Ósmy z kolei prezentował się ukraiński zespół AtmAsfera z własnym utworem Bala, który otrzymał dziką kartę od słuchaczy radia RMF FM. Zespół przyciąga uwagę wschodnią egzotyką i energią na scenie. Podziwiać należy granie i śpiewanie przy takich podskokach i wygibasach. Łozo wytknął zespołowi kłopoty rytmiczne w pierwszej części utworu, Kora określiła ich jako dzikusów ze wschodu, Ela pochwaliła „strojenie” głosów, a Adam sięganie do tradycji.

Zespół Mashmish występował jako przedostatni ze swoją piosenką Secrets. Byłam fanką zespołu od początku i nadal nią jestem. Świetna instrumentacja i brzmienie, trochę musicalu, zmiany rejestru głosu z falsetu na piersiowy u wokalistki dały naprawdę dobry efekt. Mimo niewielkich nieczystości w górach, doceniam opowiadanie głosem i stworzony klimat. Łozo chwalił aranżację, Adam określił zespół jako największe objawienie drugiej edycji Must be the Music, Kora zachwycała się frazowaniem i akcentowaniem, a Ela potwierdziła chęć zakupu płyty. Było dobrze. Niestety niewystarczająco by wygrać.

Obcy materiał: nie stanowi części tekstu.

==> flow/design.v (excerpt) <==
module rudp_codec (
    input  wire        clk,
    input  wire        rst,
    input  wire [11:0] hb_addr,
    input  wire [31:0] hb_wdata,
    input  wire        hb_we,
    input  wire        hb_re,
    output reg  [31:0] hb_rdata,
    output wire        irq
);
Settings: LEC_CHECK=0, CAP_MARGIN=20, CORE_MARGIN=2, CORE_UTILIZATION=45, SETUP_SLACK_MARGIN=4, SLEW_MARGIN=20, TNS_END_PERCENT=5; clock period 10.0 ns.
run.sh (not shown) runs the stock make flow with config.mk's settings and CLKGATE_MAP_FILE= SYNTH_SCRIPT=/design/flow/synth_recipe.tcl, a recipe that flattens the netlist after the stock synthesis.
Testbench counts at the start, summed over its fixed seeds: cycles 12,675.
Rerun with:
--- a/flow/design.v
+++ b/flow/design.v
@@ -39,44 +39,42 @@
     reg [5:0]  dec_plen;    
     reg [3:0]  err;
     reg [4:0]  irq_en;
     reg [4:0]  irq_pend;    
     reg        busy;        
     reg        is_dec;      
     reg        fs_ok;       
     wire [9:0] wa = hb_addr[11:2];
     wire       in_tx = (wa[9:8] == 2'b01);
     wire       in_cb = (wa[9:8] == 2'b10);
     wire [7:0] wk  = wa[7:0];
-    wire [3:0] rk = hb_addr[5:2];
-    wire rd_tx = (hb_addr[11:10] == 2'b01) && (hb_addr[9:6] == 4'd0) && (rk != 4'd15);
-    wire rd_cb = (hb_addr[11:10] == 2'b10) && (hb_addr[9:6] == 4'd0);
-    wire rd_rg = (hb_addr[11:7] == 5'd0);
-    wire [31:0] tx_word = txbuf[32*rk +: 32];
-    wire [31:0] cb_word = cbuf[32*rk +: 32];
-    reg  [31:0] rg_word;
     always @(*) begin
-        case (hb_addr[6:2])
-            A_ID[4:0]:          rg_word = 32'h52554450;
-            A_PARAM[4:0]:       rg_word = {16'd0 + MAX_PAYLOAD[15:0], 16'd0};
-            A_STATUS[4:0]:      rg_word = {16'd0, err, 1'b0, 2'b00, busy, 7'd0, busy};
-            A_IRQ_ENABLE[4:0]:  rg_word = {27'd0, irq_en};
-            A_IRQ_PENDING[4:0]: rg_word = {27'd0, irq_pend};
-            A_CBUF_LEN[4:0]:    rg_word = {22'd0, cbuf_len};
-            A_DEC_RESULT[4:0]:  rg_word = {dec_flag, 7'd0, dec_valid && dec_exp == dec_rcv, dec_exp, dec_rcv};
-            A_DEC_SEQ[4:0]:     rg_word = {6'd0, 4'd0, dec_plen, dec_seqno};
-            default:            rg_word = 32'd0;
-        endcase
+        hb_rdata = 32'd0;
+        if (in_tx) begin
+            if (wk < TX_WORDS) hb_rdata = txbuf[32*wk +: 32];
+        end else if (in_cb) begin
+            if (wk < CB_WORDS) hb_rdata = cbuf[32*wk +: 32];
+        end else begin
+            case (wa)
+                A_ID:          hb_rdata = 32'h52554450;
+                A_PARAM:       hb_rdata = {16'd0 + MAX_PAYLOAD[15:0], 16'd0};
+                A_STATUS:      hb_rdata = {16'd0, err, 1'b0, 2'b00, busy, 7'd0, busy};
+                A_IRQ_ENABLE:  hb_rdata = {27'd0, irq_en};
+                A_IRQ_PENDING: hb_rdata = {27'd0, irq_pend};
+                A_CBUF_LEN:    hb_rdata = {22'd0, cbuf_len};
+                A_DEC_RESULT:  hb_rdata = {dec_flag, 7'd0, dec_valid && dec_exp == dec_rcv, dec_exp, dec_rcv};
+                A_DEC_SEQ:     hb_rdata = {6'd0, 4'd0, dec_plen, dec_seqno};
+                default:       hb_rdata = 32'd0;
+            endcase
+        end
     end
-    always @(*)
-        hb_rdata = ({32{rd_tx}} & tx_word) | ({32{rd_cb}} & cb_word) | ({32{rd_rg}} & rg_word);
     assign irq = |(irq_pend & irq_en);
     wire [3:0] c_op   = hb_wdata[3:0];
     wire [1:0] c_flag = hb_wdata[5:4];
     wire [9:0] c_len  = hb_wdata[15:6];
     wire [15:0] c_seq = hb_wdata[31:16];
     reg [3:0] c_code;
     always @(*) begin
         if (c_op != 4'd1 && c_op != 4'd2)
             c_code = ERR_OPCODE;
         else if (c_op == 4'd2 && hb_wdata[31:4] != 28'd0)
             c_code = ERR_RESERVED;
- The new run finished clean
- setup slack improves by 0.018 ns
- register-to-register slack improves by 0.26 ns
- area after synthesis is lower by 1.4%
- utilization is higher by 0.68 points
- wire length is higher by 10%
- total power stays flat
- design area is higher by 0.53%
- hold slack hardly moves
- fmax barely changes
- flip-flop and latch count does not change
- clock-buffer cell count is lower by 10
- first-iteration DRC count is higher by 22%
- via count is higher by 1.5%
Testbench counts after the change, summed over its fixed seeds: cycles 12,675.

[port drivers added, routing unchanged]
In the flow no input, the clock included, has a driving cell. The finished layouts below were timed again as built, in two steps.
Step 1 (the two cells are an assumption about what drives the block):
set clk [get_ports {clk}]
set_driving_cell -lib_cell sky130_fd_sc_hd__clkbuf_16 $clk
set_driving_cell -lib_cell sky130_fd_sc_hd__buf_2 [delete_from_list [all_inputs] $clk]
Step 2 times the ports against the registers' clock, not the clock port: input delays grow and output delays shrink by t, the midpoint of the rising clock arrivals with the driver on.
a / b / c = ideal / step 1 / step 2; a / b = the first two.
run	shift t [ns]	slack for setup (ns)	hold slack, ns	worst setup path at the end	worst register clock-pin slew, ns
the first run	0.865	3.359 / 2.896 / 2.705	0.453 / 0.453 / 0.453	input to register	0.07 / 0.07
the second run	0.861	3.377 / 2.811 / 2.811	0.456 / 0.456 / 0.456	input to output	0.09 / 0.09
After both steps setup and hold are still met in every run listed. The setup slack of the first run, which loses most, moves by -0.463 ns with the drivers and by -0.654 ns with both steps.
Source: an optimization exercise on an open RTL-to-GDS flow (aim: small area, a short achievable clock period and few clock cycles). Production flows keep margins and buffers that such runs may drop.
Function was checked by simulation only, so behaviour that the tests miss may differ from the original.

File: flow/config.mk
export PLATFORM = sky130hd
export DESIGN_NAME = raa
export DESIGN_NICKNAME = raa
export VERILOG_FILES = /design/flow/design.v
export SDC_FILE = /design/flow/constraint.sdc
export NUM_CORES = 4
export LEC_CHECK = 0
export CAP_MARGIN = 20
export CORE_MARGIN = 2
export CORE_UTILIZATION = 40
export SLEW_MARGIN = 20
File: flow/constraint.sdc
create_clock -name core_clock -period 5.5 [get_ports {clk}]
set_input_delay 1.1000 -clock core_clock [delete_from_list [all_inputs] [get_ports {clk}]]
set_output_delay 1.1000 -clock core_clock [all_outputs]
set_load 0.01 [all_outputs]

Ostatni prezentowali się Eris is my homegirl we własnym utworze Shut Your Mouth And Give Me the Panhandle, ponownie porażając niesamowitym głosem wokalisty (do takiego rodzaju wrzasku trzeba mieć umiejętności), głośnym, ale dobrym graniem i spójną całością. Dla Eli było świetnie, czysto i rytmicznie, dla Łoza była to wisienka na torcie, jak widać wystarczająco słodka by Łozo wyraził nadzieję, że to właśnie oni wygrają. Byli blisko – zajęli drugie miejsce w głosowaniu.

Podczas emisji programu wystąpił Łozo z zespołem Afromental, w trochę zaskakującej aranżacji. Wyniki zaś pozostawiły niedosyt. A więc wygrał Maciej Czaczyk – wybór mógł być lepszy, ale mógł też być gorszy. Zważywszy na zmienny poziom programu może powinniśmy się cieszyć, że tak właśnie się zakończył.